**** Input data ****
===== src/rtl/lockin_csr_bank.sv =====
// Control/status register bank for a multi-channel lock-in amplifier: static config,
// double-buffered DDS phase registers with optional frame-synchronous commit, and X/Y snapshots.
//
// state      | meaning
// -----------+-----------------------------------------------------------
// ST_IDLE    | no commit outstanding; COMMIT with sync_mode=0 applies at once
// ST_PENDING | commit armed, shadows copy to active on the next sync_pulse
module lockin_csr_bank #(
    parameter int N_CH    = 8,
    parameter int PHASE_W = 20,
    parameter int LIA_W   = 16
) (
    input  logic                       clk_clk,
    input  logic                       reset_reset,
    input  logic [6:0]                 avs_address,
    input  logic                       avs_write,
    input  logic                       avs_read,
    input  logic [31:0]                avs_writedata,
    output logic [31:0]                avs_readdata,
    input  logic                       sync_pulse,
    input  logic                       lia_valid,
    input  logic [N_CH*LIA_W-1:0]      lia_x_export,
    input  logic [N_CH*LIA_W-1:0]      lia_y_export,
    output logic [N_CH*PHASE_W-1:0]    phase_incr_export,
    output logic [N_CH*PHASE_W-1:0]    phase_offs_export,
    output logic [7:0]                 control_bits_export,
    output logic [5:0]                 gain_ctrl_export,
    output logic [7:0]                 dac_gain_export,
    output logic [7:0]                 dac_div_export
);

    localparam logic [6:0] ADDR_CONTROL  = 7'h00;
    localparam logic [6:0] ADDR_GAIN     = 7'h01;
    localparam logic [6:0] ADDR_DAC_GAIN = 7'h02;
    localparam logic [6:0] ADDR_DAC_DIV  = 7'h03;
    localparam logic [6:0] ADDR_CMD      = 7'h04;
    localparam logic [6:0] ADDR_STATUS   = 7'h05;

    typedef enum logic {
        ST_IDLE,
        ST_PENDING
    } commit_state_t;

    commit_state_t state;

    logic                      sync_mode;
    logic                      snap_pending;
    logic                      snap_valid;
    logic [PHASE_W-1:0]        incr_sh  [N_CH];
    logic [PHASE_W-1:0]        offs_sh  [N_CH];
    logic [PHASE_W-1:0]        incr_act [N_CH];
    logic [PHASE_W-1:0]        offs_act [N_CH];
    logic signed [LIA_W-1:0]   snap_x   [N_CH];
    logic signed [LIA_W-1:0]   snap_y   [N_CH];

    logic        is_phase;
    logic        is_snap;
    logic [3:0]  ch;
    logic        cmd_wr;
    logic        cmd_commit;
    logic        cmd_snap;
    logic        mode_next;
    logic        do_apply;
    logic [31:0] rd_mux;
    logic        unused_wdata;

    // Phase block starts at 0x10, so subtracting 8 from addr[4:1] yields the channel index.
    assign is_phase   = (avs_address >= 7'h10) && (avs_address < 7'h30);
    assign is_snap    = (avs_address >= 7'h40) && (avs_address < 7'h60);
    assign ch         = is_snap ? avs_address[4:1] : (avs_address[4:1] - 4'd8);
    assign cmd_wr     = avs_write && (avs_address == ADDR_CMD);
    assign cmd_commit = cmd_wr && avs_writedata[0];
    assign cmd_snap   = cmd_wr && avs_writedata[1];
    assign mode_next  = cmd_wr ? avs_writedata[2] : sync_mode;

    assign unused_wdata = ^avs_writedata;

    // A pending commit fires on sync_pulse, or at once if the same CMD write drops sync_mode.
    always_comb begin
        do_apply = 1'b0;
        case (state)
            ST_IDLE:    do_apply = cmd_commit && !avs_writedata[2];
            ST_PENDING: do_apply = sync_pulse || !mode_next;
            default:    do_apply = 1'b0;
        endcase
    end

    always_ff @(posedge clk_clk or posedge reset_reset) begin
        if (reset_reset) begin
            state     <= ST_IDLE;
            sync_mode <= 1'b0;
        end else begin
            if (cmd_wr)
                sync_mode <= avs_writedata[2];
            case (state)
                ST_IDLE: begin
                    if (cmd_commit && avs_writedata[2])
                        state <= ST_PENDING;
                end
                ST_PENDING: begin
                    if (do_apply)
                        state <= ST_IDLE;
                end
                default: state <= ST_IDLE;
            endcase
        end
    end

    always_ff @(posedge clk_clk or posedge reset_reset) begin
        if (reset_reset) begin
            control_bits_export <= '0;
            gain_ctrl_export    <= '0;
            dac_gain_export     <= '0;
            dac_div_export      <= '0;
        end else if (avs_write) begin
            case (avs_address)
                ADDR_CONTROL:  control_bits_export <= avs_writedata[7:0];
                ADDR_GAIN:     gain_ctrl_export    <= avs_writedata[5:0];
                ADDR_DAC_GAIN: dac_gain_export     <= avs_writedata[7:0];
                ADDR_DAC_DIV:  dac_div_export      <= avs_writedata[7:0];
                default: ;
            endcase
        end
    end

    // Apply reads the shadows' pre-edge values, so a colliding shadow write lands only in the shadow.
    always_ff @(posedge clk_clk or posedge reset_reset) begin
        if (reset_reset) begin
            for (int k = 0; k < N_CH; k++) begin
                incr_sh[k]  <= '0;
                offs_sh[k]  <= '0;
                incr_act[k] <= '0;
                offs_act[k] <= '0;
            end
        end else begin
            for (int k = 0; k < N_CH; k++) begin
                if (avs_write && is_phase && (ch == 4'(k))) begin
                    if (avs_address[0])
                        offs_sh[k] <= avs_writedata[PHASE_W-1:0];
                    else
                        incr_sh[k] <= avs_writedata[PHASE_W-1:0];
                end
                if (do_apply) begin
                    incr_act[k] <= incr_sh[k];
                    offs_act[k] <= offs_sh[k];
                end
            end
        end
    end

    // A SNAP arms capture only from the next edge on; a same-edge lia_valid is not taken.
    always_ff @(posedge clk_clk or posedge reset_reset) begin
        if (reset_reset) begin
            snap_pending <= 1'b0;
            snap_valid   <= 1'b0;
            for (int k = 0; k < N_CH; k++) begin
                snap_x[k] <= '0;
                snap_y[k] <= '0;
            end
        end else if (snap_pending) begin
            if (lia_valid) begin
                snap_pending <= 1'b0;
                snap_valid   <= 1'b1;
                for (int k = 0; k < N_CH; k++) begin
                    snap_x[k] <= lia_x_export[k*LIA_W +: LIA_W];
                    snap_y[k] <= lia_y_export[k*LIA_W +: LIA_W];
                end
            end
        end else if (cmd_snap) begin
            snap_pending <= 1'b1;
            snap_valid   <= 1'b0;
        end
    end

    always_comb begin
        rd_mux = '0;
        if (is_phase) begin
            for (int k = 0; k < N_CH; k++) begin
                if (ch == 4'(k))
                    rd_mux = avs_address[0] ? 32'(offs_sh[k]) : 32'(incr_sh[k]);
            end
        end else if (is_snap) begin
            for (int k = 0; k < N_CH; k++) begin
                if (ch == 4'(k))
                    rd_mux = avs_address[0] ? 32'($signed(snap_y[k])) : 32'($signed(snap_x[k]));
            end
        end else begin
            case (avs_address)
                ADDR_CONTROL:  rd_mux = 32'(control_bits_export);
                ADDR_GAIN:     rd_mux = 32'(gain_ctrl_export);
                ADDR_DAC_GAIN: rd_mux = 32'(dac_gain_export);
                ADDR_DAC_DIV:  rd_mux = 32'(dac_div_export);
                ADDR_STATUS:   rd_mux = {28'd0, sync_mode, snap_valid, snap_pending,
                                         state == ST_PENDING};
                default:       rd_mux = '0;
            endcase
        end
    end

    always_ff @(posedge clk_clk or posedge reset_reset) begin
        if (reset_reset)
            avs_readdata <= '0;
        else if (avs_read)
            avs_readdata <= rd_mux;
    end

    for (genvar g = 0; g < N_CH; g++) begin : g_export
        assign phase_incr_export[g*PHASE_W +: PHASE_W] = incr_act[g];
        assign phase_offs_export[g*PHASE_W +: PHASE_W] = offs_act[g];
    end

endmodule

===== config.mk =====
export PLATFORM = sky130hd
export DESIGN_NAME = lockin_csr_bank
export DESIGN_NICKNAME = d
export VERILOG_FILES = /design/src/rtl/lockin_csr_bank.sv
export SDC_FILE = /design/constraint.sdc
export NUM_CORES = 2
export LEC_CHECK = 0
export ABC_AREA = 1
export CAP_MARGIN = 20
export CORE_MARGIN = 3
export CORE_UTILIZATION = 55
export CTS_CLUSTER_DIAMETER = 200
export DETAILED_ROUTE_END_ITERATION = 8
export PLACE_DENSITY = 0.82
export REMOVE_ABC_BUFFERS = 1
export SLEW_MARGIN = 20
export SYNTH_ARGS = -nofsm -noshare
export SYNTH_HDL_FRONTEND = slang
export SYNTH_SLANG_ARGS = --single-unit

===== constraint.sdc =====
create_clock -name clk_clk -period 57.1 [get_ports clk_clk]
set_input_delay 8.565 -clock clk_clk [delete_from_list [all_inputs] [get_ports clk_clk]]
set_output_delay 8.565 -clock clk_clk [all_outputs]
set_load 0.1 [all_outputs]

==> metrics.md <==
| Metric | Value |
|---|---|
| Outcome | `completed` |
| Via density | `5.89` |
| Grt ovf | `0` |
| Cell Chain, Critical Path | `clkdlybuf4s50_1 -> inv_1 -> nand2_1 -> nand2_1 -> nand2_4 -> nand2_1 -> inv_1 -> nand2_2 -> inv_1 -> buf_4 -> nand3_2 -> o21ai_0` |
| Pwr/cell area | `33.5 mW/mm^2` |
| Register Area | `0.0238 sq mm` |
| ANT nets after route | `0` |
| Post-Syn Area | `0.0409 sq mm` |
| Power share of the clock group | `38.7%` |
| Met3 Track Usage GR | `10.2%` |
| Leading cell type in the layout, fill and taps excluded | `nand2_1` |
| Startpoint types | `primary input` |
| Lkg Pwr | `24.4 nW` |
| TritonCTS clock tree | `yes` |
| Shortest period the worst path allows | `13760 ps` |
| Critical path type | `primary input to flop` |
| GRT busiest layer | `met2` |
| Hpwl dp | `91500 um` |
| Antenna violations before repair | `16` |
| Final worst clock skew | `23.3 ps` |
| RSZ-0062 raised after global routing | `no` |
| Final setup vio count | `0` |
| Clock-pin slew on the worst setup and hold paths | `60 ps` |
| DR pass1 iterations | `6` |
| DRT iter0 DRCs | `3714` |
| Hold Worst Slack | `468 ps` |
| Synth area leader | `dfrtp_1` |
| Commonest non-fill, non-tap cells in the layout | `nand2_1 (1428), dfrtp_1 (951), clkdlybuf4s50_1 (660)` |
| Syn Area/Cell | `9.10 sq um` |
| Synth area leaders | `dfrtp_1 (58%), nand2_1 (13%), o21ai_0 (7.7%)` |
| DRC | `0` |
| Min-delay worst type | `flop to flop` |
| Clk sink count | `951` |
| Cell family with most CP delay | `simple AND/OR/NAND/NOR gates` |
| Max cap viols | `0` |
| Peak VDD IR | `0.0236 mV` |
| CP Capture Type | `flop` |
| Crit path arrival time | `14280 ps` |
| Setup TNS | `0 ps` |
| FILL cells | `5425` |
| CP startpoint | `avs_address[5]` |
| Gpl congestion | `0.913` |
| CTS max path bufs | `3` |
| Crit path max-delay cell type | `nand3_2` |
| Total CTS buffers | `96` |
| Cell count along the critical path | `12` |
| CTS resizes | `0` |
| R2r startpoint | `state` |
| Required time worst endpoint | `57620 ps` |
| Critical Path End | `offs_sh[66]` |
| Yosys warns | `0` |
| Die Y | `279 um` |
| Tot GR Track Use | `35.4%` |
| Grt met2 use | `55.8%` |
| Worst-Skew Late Latency | `650 ps` |
| Top cell type's share of synthesized area | `58.2%` |
| F_max | `72.7 MHz` |
| Hold_buf cts | `0` |
| Fin crit share | `24.1%` |
| Sequential area share after synthesis | `58.2%` |
| Area taken by multi-input logic gates | `0.0151 sq mm` |
| Pins Over Slew Limit | `0` |
| Buffer and inverter count on the worst path | `5` |
| Root Buffer Master | `clkbuf_16` |
| Placement row count | `99` |
| Reg power frac | `44.5%` |
| Slew headroom | `18.7%` |
| Core ar. | `0.0733 sq mm` |
| Reg2Reg Setup Slack | `52770 ps` |
| Die ar. | `0.0777 sq mm` |
| Die W | `279 um` |
| CP Max Fanout | `40` |
| GR Util met1 | `44.0%` |
| IO Port Bufs | `670` |
| Area delta synth->final | `25.8%` |
| Reg2reg end | `phase_incr_export[118]` |
| H-tree depth | `3` |
| Internal power | `0.00121 W` |
| Post-Synthesis Cells | `4495` |
| Average wire per standard cell | `23.2 um` |
| Synth cell types | `34` |
| Count of final hold-check violations | `0` |
| Total Wirelength | `139000 um` |
| Slowest cell delay on critical path | `810 ps` |
| Starting Density | `55.8%` |
| Via count | `35400` |
| Largest net degree at the start of global routing | `283` |
| Switching power | `0.000515 W` |
| Io pins | `683` |
| Layout cells sized above 1 | `10.0%` |
| Total Nets Final | `5265` |
| First-pass GRT wire length | `209000 um` |
| Worst r2r path cells | `10` |
| Worst-Margin Slew | `1220 ps` |
| Vias in the first global route | `34800` |
| Synth Register Bits | `951` |
| Post-CTS Setup Bufs | `0` |
| Switching Share | `29.9%` |
| Combinational share of power | `16.7%` |
## kinds of logic (layout without fill, tap and decap cells)
| kind of cell | after synthesis | in the layout | share of synthesized area [%] |
|---|---|---|---|
| mux | 236 | 236 | 6.49 |
| compound gates | 822 | 822 | 10.7 |
| buf+inv | 572 | 1119 | 5.50 |
| other cells | 0 | 10 | 0 |
| simple gates | 1914 | 1914 | 19.2 |
| flops | 951 | 951 | 58.2 |
## synth_stat cells (all sizes together)
master / count
a22o: 2
a221oi: 2
o21bai: 8
nor4: 1
clkbuf: 267
a31oi: 20
o31ai: 1
dfrtp: 951
mux2i: 1
nand3: 221
inv: 227
o211ai: 62
nor3: 5
nor2: 119
a21oi: 70
o2bb2ai: 4
buf: 75
mux2: 235
clkinv: 3
or2: 19
nand2: 1433
o21ai: 646
nand4: 116
a211oi: 7
## cell type report
type	instances	area share (%)
clock inverters	25	0.751
inverters	230	1.71
well taps	959	2.33
clock buffers	151	5.85
repair buffers	713	13.9
diodes	10	0.0486
flip-flops and latches	951	46.2
multi-input cells	2972	29.2
## sequential cells by signal, indices dropped and copies added, names as in the netlist
signal               flops
incr_sh                160
offs_sh                160
phase_incr_export      160
phase_offs_export      160
snap_x                 128
snap_y                 128
avs_readdata            21
control_bits_export      8
dac_div_export           8
dac_gain_export          8
gain_ctrl_export         6
snap_pending             1
snap_valid               1
state                    1
sync_mode                1
## layer usage
layer | up-vias | part of all wire, %
met2 | 1949 | 46
li1 | 15700 | -
met3 | 424 | 11
met4 | 4 | 6.1
met1 | 17300 | 37
met5 | - | 0.019
## stage by stage
step                      total power (W)  setup slack (ps)  utilization [%]  cell area, sq um  instances
final                             0.00173             43340             70.2             51500       6011
after detailed placement          0.00107             42820             65.4             48000       5822
after global routing              0.00178             43130             70.2             51500       6010
after floorplan                  0.000963             21790                -             39500       4153
after CTS                         0.00173             43480             70.1             51400       5998
after global placement            0.00106             42970             65.4             47900       5820
## worst register-to-register path, cell delays in order, from the launching register on
cell and delay [ps]:
dfrtp_1 350, inv_1 90, nor2_1 290, nand2_8 490, nand2_4 240, buf_12 370, buf_16 430, buf_6 950
buf_4 710, nand2_1 170, o21ai_0 130
## power groups by stage
stage / sequential, W / clock, W / combinational (W)
floorplan: 0.000879 / 0 / 0.0000844
global placement: 0.000776 / 0 / 0.000281
detailed placement: 0.000779 / 0 / 0.000287
CTS: 0.000767 / 0.000672 / 0.000289
global route: 0.000774 / 0.000701 / 0.000308
finish: 0.000769 / 0.000668 / 0.000289
## worst min path at each step
stage | from | end | cells after the start
after floorplan | state | state | 1
after global placement | state | state | 1
after detailed placement | state | state | 1
after CTS | phase_incr_export[64] | phase_incr_export[64] | 2
after global routing | phase_offs_export[51] | phase_offs_export[51] | 2
final | phase_incr_export[64] | phase_incr_export[64] | 2
(Power assumes the default switching activity.)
****
Read the records above. Show each line that has the string "Track".

| Met3 Track Usage GR | `10.2%` |
| Tot GR Track Use | `35.4%` |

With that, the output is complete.